What lines in the records below hold the string "window"? Please show them.

PROVIDED DATA →
Content starts

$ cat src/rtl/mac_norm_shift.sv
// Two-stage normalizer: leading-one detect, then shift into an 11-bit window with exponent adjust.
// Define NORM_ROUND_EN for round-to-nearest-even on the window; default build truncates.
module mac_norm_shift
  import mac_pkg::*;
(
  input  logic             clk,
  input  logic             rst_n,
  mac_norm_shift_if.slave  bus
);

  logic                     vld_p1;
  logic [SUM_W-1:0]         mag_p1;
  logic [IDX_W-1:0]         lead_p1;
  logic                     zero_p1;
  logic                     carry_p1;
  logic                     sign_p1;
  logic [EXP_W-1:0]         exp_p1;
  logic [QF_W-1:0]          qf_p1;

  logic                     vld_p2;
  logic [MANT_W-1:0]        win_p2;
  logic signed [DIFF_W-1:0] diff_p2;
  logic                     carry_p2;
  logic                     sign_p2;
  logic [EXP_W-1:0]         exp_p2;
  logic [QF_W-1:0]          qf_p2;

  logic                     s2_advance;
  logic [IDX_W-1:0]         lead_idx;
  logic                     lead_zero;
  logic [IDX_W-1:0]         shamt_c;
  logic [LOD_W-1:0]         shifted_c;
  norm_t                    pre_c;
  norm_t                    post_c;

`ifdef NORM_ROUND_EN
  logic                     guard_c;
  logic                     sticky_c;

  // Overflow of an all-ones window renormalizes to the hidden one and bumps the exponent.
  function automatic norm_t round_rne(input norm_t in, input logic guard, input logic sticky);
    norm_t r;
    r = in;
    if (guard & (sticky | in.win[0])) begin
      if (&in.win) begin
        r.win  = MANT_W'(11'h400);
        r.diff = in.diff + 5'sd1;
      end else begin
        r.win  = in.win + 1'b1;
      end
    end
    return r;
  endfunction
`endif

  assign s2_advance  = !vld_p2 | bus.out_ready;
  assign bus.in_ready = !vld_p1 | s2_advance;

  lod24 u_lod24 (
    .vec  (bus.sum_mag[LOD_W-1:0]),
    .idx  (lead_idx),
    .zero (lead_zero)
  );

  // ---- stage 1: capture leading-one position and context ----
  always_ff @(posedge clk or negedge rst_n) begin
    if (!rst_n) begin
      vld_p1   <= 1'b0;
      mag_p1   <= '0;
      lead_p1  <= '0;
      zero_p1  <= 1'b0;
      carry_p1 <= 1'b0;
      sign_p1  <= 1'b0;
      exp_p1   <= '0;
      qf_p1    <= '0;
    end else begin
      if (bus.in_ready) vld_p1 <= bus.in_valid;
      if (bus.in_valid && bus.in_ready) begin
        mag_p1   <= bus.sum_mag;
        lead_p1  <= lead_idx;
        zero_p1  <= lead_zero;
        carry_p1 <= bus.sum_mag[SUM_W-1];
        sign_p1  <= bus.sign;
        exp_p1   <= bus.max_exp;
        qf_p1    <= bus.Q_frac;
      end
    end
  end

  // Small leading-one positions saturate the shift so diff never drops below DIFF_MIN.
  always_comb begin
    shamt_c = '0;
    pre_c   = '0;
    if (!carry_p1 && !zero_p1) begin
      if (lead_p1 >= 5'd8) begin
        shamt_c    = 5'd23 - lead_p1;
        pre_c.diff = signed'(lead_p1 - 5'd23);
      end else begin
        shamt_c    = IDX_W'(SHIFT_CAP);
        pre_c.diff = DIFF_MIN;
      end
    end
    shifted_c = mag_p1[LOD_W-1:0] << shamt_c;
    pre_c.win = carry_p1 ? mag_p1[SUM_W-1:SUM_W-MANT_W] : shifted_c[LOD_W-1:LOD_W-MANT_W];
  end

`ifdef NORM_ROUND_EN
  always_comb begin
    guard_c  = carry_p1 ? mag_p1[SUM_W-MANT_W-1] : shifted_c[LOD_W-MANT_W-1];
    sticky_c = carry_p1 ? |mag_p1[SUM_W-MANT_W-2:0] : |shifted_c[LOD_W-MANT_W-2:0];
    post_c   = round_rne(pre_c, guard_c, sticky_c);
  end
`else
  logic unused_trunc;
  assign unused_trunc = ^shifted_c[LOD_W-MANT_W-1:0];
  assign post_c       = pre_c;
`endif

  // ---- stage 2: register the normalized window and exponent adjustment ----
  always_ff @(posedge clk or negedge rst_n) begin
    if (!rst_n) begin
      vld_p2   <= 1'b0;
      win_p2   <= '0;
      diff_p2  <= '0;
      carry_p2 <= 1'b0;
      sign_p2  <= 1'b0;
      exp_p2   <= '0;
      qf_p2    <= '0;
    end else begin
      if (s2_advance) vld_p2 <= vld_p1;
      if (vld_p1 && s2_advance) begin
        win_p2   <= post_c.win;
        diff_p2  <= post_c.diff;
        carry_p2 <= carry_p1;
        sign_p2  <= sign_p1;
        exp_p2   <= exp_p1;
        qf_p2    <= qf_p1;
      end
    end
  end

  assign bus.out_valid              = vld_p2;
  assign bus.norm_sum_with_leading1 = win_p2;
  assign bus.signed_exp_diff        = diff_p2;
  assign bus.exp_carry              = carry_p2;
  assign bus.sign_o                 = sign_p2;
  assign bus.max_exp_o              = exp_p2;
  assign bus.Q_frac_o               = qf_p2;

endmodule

Content ends

OUTPUT FOR THIS EXERCISE →
// Two-stage normalizer: leading-one detect, then shift into an 11-bit window with exponent adjust.
// Define NORM_ROUND_EN for round-to-nearest-even on the window; default build truncates.
  // Overflow of an all-ones window renormalizes to the hidden one and bumps the exponent.
  // ---- stage 2: register the normalized window and exponent adjustment ----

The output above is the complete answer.